I met a guy who likes furry and he has a girl dog, and I'm suspecting that he also likes bestiality, but I don't know how to talk about it.
For the furry comunity here, do ALL furries enjoy bestiality?
Furries are divided into opposite extremes on this. Many of the zoos and zooey allies that are fighting for acceptance are also furries, but on the other hand, there are others that can be outright nazis.
This divisiveness, within the furry fandom, goes back to the Turn of the Millennium, during a brief movement called the "Burned Furs." The Burned Furs were a movement within furry that wanted to abolish all adult content within the furry fandom, so they could make it all "family friendly" and socially acceptable. They were trying to push to ban all erotic or suggestive content on all furry media. However, this caused a gigantic backlash within the furry fandom, and many furries were so enraged that they went to the opposite extreme by publishing high volumes of extreme fetish porn, some of which pushed legal boundaries, and for a while, there was a prolonged political tug-of-war within the fandom. There was even one case where a furry convention was nearly destroyed because of a serious boycott over one of its organizers being a Burned Fur. If you had witnessed how toxic and hateful the Burned Furs were, you would understand why the boycott was so successful that it nearly ended the con altogether.
The anti-zoophile push, in the fandom, is really just the Burned Furs all over again, and it's because of this that a large number of pro-zoophile activists out there also identify as furry or quasi-furry: the fact that there is such a fanatical hate group within the furry fandom is highly disturbing to many of us. Our exposure to that has galvanized many of us into trying to do something to get our own message better organized.
To say "many zoophiles are also furry" is like saying "many black people live in the South."
Many black people do live in the South, but so does the Klan.
It is true that a large number of zoophiles are attracted to the furry fandom for the obvious reason that the furry fandom is based on an animal theme, but the furry fandom also harbors a toxic hate group. The roots of that hate group go back to the Turn of the Millennium, though. Their motives originated in their own anxiety over the judgment of society, and their reaction has escalated but also narrowed ever since. Zoophiles are the current scapegoat of choice.

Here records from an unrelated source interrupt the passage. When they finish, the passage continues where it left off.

Source: an optimization exercise on an open RTL-to-GDS flow (aim: small area, a short achievable clock period and few clock cycles per item). Production flows keep margins and buffers that such runs may drop. Function was checked by simulation only, so behaviour that the tests miss may differ from the original.

===== flow/run.sh =====
#!/bin/bash
# synth_recipe.tcl (not shown) runs the flow's synth.tcl, then flattens the netlist and writes it again
# the make line also repeats each setting of config.mk as NAME=value (left out here)
make -C /OpenROAD-flow-scripts/flow DESIGN_CONFIG=/design/flow/config.mk WORK_HOME=/design/flow/orfs CLKGATE_MAP_FILE= SYNTH_SCRIPT=/design/flow/synth_recipe.tcl finish

===== flow/config.mk =====
export PLATFORM = sky130hd
export DESIGN_NAME = nbu_int_reduce
export DESIGN_NICKNAME = nbu_int_reduce
export VERILOG_FILES = /design/flow/design.v
export SDC_FILE = /design/flow/constraint.sdc
export NUM_CORES = 4
export LEC_CHECK = 0
export CAP_MARGIN = 20
export CORE_MARGIN = 2
export CORE_UTILIZATION = 40
export PLACE_DENSITY = 0.6
export SLEW_MARGIN = 20

===== flow/constraint.sdc =====
create_clock -name core_clock -period 18.0 [get_ports {clk}]
set_input_delay 3.6000 -clock core_clock [delete_from_list [all_inputs] [get_ports {clk}]]
set_output_delay 3.6000 -clock core_clock [all_outputs]
set_load 0.01 [all_outputs]

===== flow/design.v =====
module nbu_int_reduce #(
    parameter integer LANES = 4   
) (
    input  wire          clk,
    input  wire          rst,         
    input  wire          start,       
    input  wire [1:0]    op,          
    input  wire [2:0]    fmt,         
    input  wire          uns,         
    input  wire          sat,         
    input  wire          in_valid,    
    input  wire          in_last,     
    input  wire [16*LANES-1:0] x,           
    input  wire [16*LANES-1:0] w,           
    output reg           done,
    output wire [64*LANES-1:0] acc_out,  
    output wire [31:0]   hred_out
);
    localparam [1:0] OP_RSUM = 2'd1;
    localparam [1:0] OP_RMAX = 2'd2;
    localparam [1:0] OP_DOTW = 2'd3;
    localparam [2:0] FMT_INT16 = 3'd0;
    localparam [2:0] FMT_INT8  = 3'd3;
    localparam [2:0] FMT_INT4  = 3'd4;
    reg        busy;
    reg [1:0]  op_q;
    reg [2:0]  fmt_q;
    reg        uns_q;
    reg        sat_q;
    reg [31:0] ac0 [0:LANES-1];
    reg [31:0] ac1 [0:LANES-1];
    wire        is_max   = (op_q == OP_RMAX);
    wire [31:0] identity = (op == OP_RMAX) ? 32'h8000_0000 : 32'h0000_0000;
    function automatic [31:0] acc_add(input [31:0] a, input [33:0] v, input s);
        reg [34:0] sum;
        begin
            sum = {{3{a[31]}}, a} + {v[33], v};
            if (s && (sum[34:31] != 4'b0000) && (sum[34:31] != 4'b1111))
                acc_add = sum[34] ? 32'h8000_0000 : 32'h7FFF_FFFF;
            else
                acc_add = sum[31:0];
        end
    endfunction
    function automatic [31:0] max32(input [31:0] a, input [31:0] b);
        begin
            max32 = ($signed(b) > $signed(a)) ? b : a;
        end
    endfunction
    function automatic [31:0] comb(input [31:0] a, input [31:0] b,
                                   input is_m, input s);
        begin
            comb = is_m ? max32(a, b) : acc_add(a, {{2{b[31]}}, b}, s);
        end
    endfunction
    genvar l;
    generate
        for (l = 0; l < LANES; l = l + 1) begin : lane
            wire signed [15:0] x16 = x[16*l +: 16];
            wire signed [15:0] w16 = w[16*l +: 16];
            wire signed [31:0] p16 = x16 * w16;
            wire signed [8:0] x8a = {~uns_q & x[16*l + 7],  x[16*l      +: 8]};
            wire signed [8:0] x8b = {~uns_q & x[16*l + 15], x[16*l + 8  +: 8]};
            wire signed [8:0] w8a = {~uns_q & w[16*l + 7],  w[16*l      +: 8]};
            wire signed [8:0] w8b = {~uns_q & w[16*l + 15], w[16*l + 8  +: 8]};
            wire signed [17:0] p8a = x8a * w8a;
            wire signed [17:0] p8b = x8b * w8b;
            wire signed [18:0] d8  = p8a + p8b;
            wire signed [4:0] x4a = {~uns_q & x[16*l + 3],  x[16*l      +: 4]};
            wire signed [4:0] x4b = {~uns_q & x[16*l + 7],  x[16*l + 4  +: 4]};
            wire signed [4:0] x4c = {~uns_q & x[16*l + 11], x[16*l + 8  +: 4]};
            wire signed [4:0] x4d = {~uns_q & x[16*l + 15], x[16*l + 12 +: 4]};
            wire signed [4:0] w4a = {~uns_q & w[16*l + 3],  w[16*l      +: 4]};
            wire signed [4:0] w4b = {~uns_q & w[16*l + 7],  w[16*l + 4  +: 4]};
            wire signed [4:0] w4c = {~uns_q & w[16*l + 11], w[16*l + 8  +: 4]};
            wire signed [4:0] w4d = {~uns_q & w[16*l + 15], w[16*l + 12 +: 4]};
            wire signed [9:0]  p4a = x4a * w4a;
            wire signed [9:0]  p4b = x4b * w4b;
            wire signed [9:0]  p4c = x4c * w4c;
            wire signed [9:0]  p4d = x4d * w4d;
            wire signed [11:0] d4  = 12'(p4a) + 12'(p4b) + 12'(p4c) + 12'(p4d);
            wire signed [8:0] r8lo = {~uns_q & x[8*l + 7],       x[8*l       +: 8]};
            wire signed [8:0] r8hi = {~uns_q & x[8*(LANES+l) + 7], x[8*(LANES+l) +: 8]};
            reg signed [33:0] v0;
            always @(*) begin
                case ({op_q, fmt_q})
                    {OP_RSUM, FMT_INT16}: v0 = x16;
                    {OP_RSUM, FMT_INT8}:  v0 = r8lo;
                    {OP_DOTW, FMT_INT16}: v0 = p16;
                    {OP_DOTW, FMT_INT8}:  v0 = d8;
                    {OP_DOTW, FMT_INT4}:  v0 = d4;
                    default:              v0 = 34'sd0;
                endcase
            end
            wire [31:0] ac0_sum = acc_add(ac0[l], v0, sat_q);
            wire [31:0] ac0_max = max32(ac0[l], {{16{x16[15]}}, x16});
            wire [31:0] ac1_sum = acc_add(ac1[l], {{25{r8hi[8]}}, r8hi}, sat_q);
            wire        rsum8   = (op_q == OP_RSUM) && (fmt_q == FMT_INT8);
            always @(posedge clk) begin
                if (start) begin
                    ac0[l] <= identity;
                    ac1[l] <= identity;
                end else if (busy && in_valid) begin
                    ac0[l] <= is_max ? ac0_max : ac0_sum;
                    if (rsum8)
                        ac1[l] <= ac1_sum;
                end
            end
            assign acc_out[32*l       +: 32] = ac0[l];
            assign acc_out[32*(LANES+l) +: 32] = ac1[l];
        end
    endgenerate
    always @(posedge clk) begin
        if (start) begin
            op_q  <= op;
            fmt_q <= fmt;
            uns_q <= uns;
            sat_q <= sat;
        end
    end
    always @(posedge clk) begin
        if (rst) begin
            busy <= 1'b0;
            done <= 1'b0;
        end else if (start) begin
            busy <= 1'b1;
            done <= 1'b0;
        end else if (busy && in_valid && in_last) begin
            busy <= 1'b0;
            done <= 1'b1;
        end
    end
    wire [31:0] t0 [0:2*LANES-2];
    wire [31:0] t1 [0:2*LANES-2];
    genvar j;
    generate
        for (j = 0; j < LANES; j = j + 1) begin : leaves
            assign t0[j] = ac0[j];
            assign t1[j] = ac1[j];
        end
        for (j = 0; j < LANES-1; j = j + 1) begin : nodes
            assign t0[LANES+j] = comb(t0[2*j], t0[2*j+1], is_max, sat_q);
            assign t1[LANES+j] = comb(t1[2*j], t1[2*j+1], is_max, sat_q);
        end
    endgenerate
    assign hred_out = ((op_q == OP_RSUM) && (fmt_q == FMT_INT8))
                    ? comb(t0[2*LANES-2], t1[2*LANES-2], is_max, sat_q)
                    : t0[2*LANES-2];
endmodule

==> flow_metrics.py <==
metrics = {
    "status": {
        "outcome": "finished clean",
    },
    "layout": {
        "filler_cell_count": 32100,
        "area_growth_pct": 8.56,
        "regArea_um2": 7940,
        "multi_input_area_um2": 108000,
        "layout-drive-gt1-share_pct": 3.41,
        "post_layout_nets": 19000,
    },
    "drt": {
        "detail_route.first_pass.iterations": 6,
        "totalWireLength_um": 492000,
        "drc": 0,
        "wl_per_cell_um": 25.4,
        "detail_route.vias_per_cell": 5.50,
        "routed-via-count": 106000,
        "ant_nets": 0,
        "drt_iter0_markers": 9965,
    },
    "floorplan": {
        "die_outline_area_um2": 328000,
        "floorplan.initialDensity_pct": 40.2,
        "dieWidth_um": 573,
        "core-area_um2": 321000,
        "dieHeight_um": 573,
        "top_ports": 429,
        "rows": 208,
    },
    "grt": {
        "global_route_wire_length_before_repair_um": 723000,
        "number_of_antenna_violations_at_the_first_check_in_global_routing": 41,
        "number_of_global_route_vias_before_repair": 107000,
        "grt_util_all_layers_pct": 30.0,
        "gr-total-overflow": 0,
        "grt_max_degree": 114,
    },
    "setup_path": {
        "slowest_delay_ns": 0.68,
        "path_class": "register to output pin",
        "worst_r2r_startpoint": "uns_q",
        "crit_path_end_kind": "output pin",
        "cp_max_fo": 31,
        "most_repeated_library_cell_on_the_critical_path": "sky130_fd_sc_hd__a21oi_1",
        "worstPathArrival_ns": 13.64,
        "timing.critical_path.required_ns": 14.40,
        "ff2ff_setup_slack_ns": 5.08,
        "r2r_cells": 37,
        "crit-reg2reg-capture": "ac0[2][29]",
        "timing.critical_path.from_type": "register",
        "critical-path-slowest-cell": "sky130_fd_sc_hd__o221ai_1",
    },
    "timing": {
        "unrepaired_setup_endpoints_after_global_routing": "false",
        "total_setup_violations_reported_at_the_end_of_the_flow": 0,
        "max_transition_viols_final": 0,
        "tightestPinTransition_ns": 1.30,
        "worst_slew_margin_rel_pct": 12.8,
        "clock.fmax_mhz": 58.0,
        "final.min_clock_period_ns": 17.24,
        "clock_skew_ns": 0.0212,
        "timing_hold_violations_final": 0,
        "min_period_over_period_pct": 95.8,
        "finalSetupTns_ns": 0,
        "timing.hold.ws_ns": 0.515,
    },
    "clocking": {
        "clock_path_buffers": 3,
        "cts.hold.buffers_added": 0,
        "worstSkewPairLatency_ns": 0.62,
        "tritoncts.num_buffers": 37,
        "ctsRootBufferMaster": "sky130_fd_sc_hd__clkbuf_16",
        "clk_pin_slew_ns": 0.06,
        "cts_tree": "yes",
        "cts-htree-levels": 2,
        "cts_num_sinks": 265,
    },
    "hold_path": {
        "worstHoldEndpoint": "done",
        "timing.hold.worst.start": "done",
        "holdCritPathClass": "register to register",
        "timing.hold.worst_path_depth": 2,
    },
    "logic_synthesis": {
        "synth-edff-count": 263,
        "synthCells": 14800,
        "ys_seq_elements": 265,
        "syn_area_um2": 129000,
        "yosysUniqueCellTypes": 97,
        "synth_area_per_cell_um2": 8.75,
        "synth-seq-area-share_pct": 6.14,
        "syn_nets": 18800,
        "prevailing_post_synth_register_cell": "sky130_fd_sc_hd__edfxtp_1",
        "yosys_warnings": 3,
        "ys_async_sr_fraction_pct": 0,
    },
    "place": {
        "io_buffers": 428,
        "dp_hpwl_um": 419000,
        "gpl.final_weighted_congestion": 1.04,
    },
    "flow_run": {
        "max_cap_viol_count": 0,
    },
}
[cell usage after synthesis, drive strengths merged (67+ instances only)]
master | number | area [µm²]
and2 | 496 | 3100
nor2b | 126 | 788
fa | 2255 | 45100
nor2 | 772 | 2900
nand2b | 169 | 1060
a21o | 396 | 2970
nand2 | 1012 | 3800
a21oi | 844 | 4220
xor2 | 213 | 1870
inv | 3192 | 12000
mux2i | 136 | 1370
a211oi | 95 | 713
o21bai | 152 | 1140
o21a | 110 | 826
nor3 | 156 | 781
and3 | 67 | 419
or2 | 85 | 532
nand3 | 106 | 531
o21ai | 547 | 2740
clkbuf | 449 | 1690
edfxtp | 263 | 7900
ha | 1645 | 20600
xnor2 | 510 | 4470
nand4 | 87 | 544
a31oi | 75 | 469
[worst max path at each step]
stage | start | endpoint | slack [ns] | depth (start not counted)
CTS | ac0[2][0] | hred_out[10] | 0.54 | 41
finish | ac0[2][0] | hred_out[21] | 0.76 | 39
floorplan | ac0[2][0] | hred_out[11] | 3.95 | 45
global route | ac0[2][0] | hred_out[2] | 0.07 | 40
global placement | ac0[2][0] | hred_out[10] | 1.27 | 42
detailed placement | ac0[2][0] | hred_out[10] | 1.24 | 41
[critical path: cells and delay by family, from the launching register on]
family / cells / cell delay (ns)
and+or+nand+nor: 7 / 2.44
AOI/OAI and AO/OA: 23 / 6.89
muxes: 2 / 0.71
DFF: 1 / 0.52
buffers and inverters: 2 / 0.82
adders and majority gates: 5 / 1.62
[layout make-up]
| type | count | area share (%) |
|---|---|---|
| Antenna cell | 23 | 0.0410 |
| Clock buffer | 43 | 0.691 |
| Clock inverter | 24 | 0.225 |
| Inverter | 3193 | 8.54 |
| Multi-Input combinational cell | 10800 | 76.8 |
| Sequential cell | 265 | 5.65 |
| Tap cell | 4305 | 3.84 |
| Timing Repair Buffer | 651 | 4.24 |
[sequential cells by signal, summed over array words and instances (netlist names)]
name / count
done: 1
ac1: 128
sat_q: 1
ac0: 128
busy: 1
uns_q: 1
op_q: 2
fmt_q: 3
[layer usage]
layer / GRT usage (%) / routed length [µm] / up-vias
li1: - / - / 48000
met1: 40.5 / 205000 / 53100
met2: 45.7 / 213000 / 4510
met3: 5.46 / 42600 / 801
met4: 15.6 / 31100 / 6
met5: 0.250 / 138 / -
[placed cells by master (no fill, tap or decap), types with 156 or more instances in the layout]
master	instances
sky130_fd_sc_hd__a21o_1	395
sky130_fd_sc_hd__clkdlybuf4s50_1	415
sky130_fd_sc_hd__inv_1	3191
sky130_fd_sc_hd__a21oi_1	839
sky130_fd_sc_hd__nor3_1	156
sky130_fd_sc_hd__nor2_1	767
sky130_fd_sc_hd__and2_1	493
sky130_fd_sc_hd__o21ai_0	530
sky130_fd_sc_hd__xnor2_1	510
sky130_fd_sc_hd__ha_1	1645
sky130_fd_sc_hd__xor2_1	213
sky130_fd_sc_hd__nand2b_1	166
sky130_fd_sc_hd__buf_4	219
sky130_fd_sc_hd__fa_1	2255
sky130_fd_sc_hd__edfxtp_1	263
sky130_fd_sc_hd__nand2_1	1009
[cell families after synthesis]
| group | synth area share (%) |
|---|---|
| adder cells (fa/ha/maj) | 50.8 |
| buffers and inverters | 10.7 |
| AND/OR/NAND/NOR | 12.1 |
| AO/OA/AOI/OAI | 14.1 |
| XOR/XNOR | 4.90 |
| flip-flops | 6.14 |
| multiplexers | 1.26 |
[what timing repair did]
action                                  CTS  global route
hold endpoints to repair                  0             0
endpoints found under the setup margin    0            32
setup buffers                             0             6
gates resized for setup                   0             4
[through the flow]
step | worst slack [ns] | cells | cell area [µm²] | utilization [%]
final | 0.756 | 19300 | 140000 | 43.7
after global routing | 0.0660 | 19300 | 140000 | 43.7
after CTS | 0.539 | 19300 | 140000 | 43.6
after detailed placement | 1.24 | 19200 | 139000 | 43.2
after global placement | 1.27 | 19200 | 139000 | 43.2
after floorplan | 3.95 | 14800 | 129000 | -
Testbench counts, summed over its fixed seeds: cycles 6,755, items 384.

port drivers added, routing unchanged:
The flow's constraints put no driver on any port. The routed layout listed below was extracted and timed again, unchanged, in two steps. Step 1 sets driving cells, clkbuf_16 on the clock port and buf_2 on the other inputs (assumed; they add their load-dependent delay and slew). Step 2, shift: input delay + t, output delay - t, t = (earliest + latest rising clock arrival at the registers) / 2. This alone moves slack from input paths to output paths. Three values: no drivers, after step 1, after step 2; two values: the first two.
shift t [ns]: 0.673
setup slack, ns: 0.756 / 0.695 / 1.369
worst setup path at the end: register to output
latest minus earliest clock arrival (ns): 0.021 / 0.021
slew at the worst register clock pin (ns): 0.07 / 0.07
After both steps setup and hold are still met in this run. The setup slack of this run moves by -0.061 ns with the drivers and by +0.613 ns with both steps.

Fortunately, some zooey leaders like Lykon have been quietly developing an allied community. You might run into him, eventually.
I am not saying that all furries are bad. The fandom attracts many wonderful, courageous, and forward-thinking people. Unfortunately, the very fact that the fandom is very open to all ideas means that it has also produced one of the world's most dangerous hate groups. When you are dealing with the furry fandom, the advice that "it depends on whom you are talking to" applies substantially more than usual.
While I believe that we zoophiles within the furry fandom will eventually be able to break the back of this hate group like others broke the backs of the Burned Furs before them, the furry fandom might always harbor the capacity for producing others like them. Even if they change their scapegoats, people like them will not stop existing. A strong push-back might shake up their self-justification in attacking one particular scapegoat, but the insecurity and fear that compels their behavior will not go away.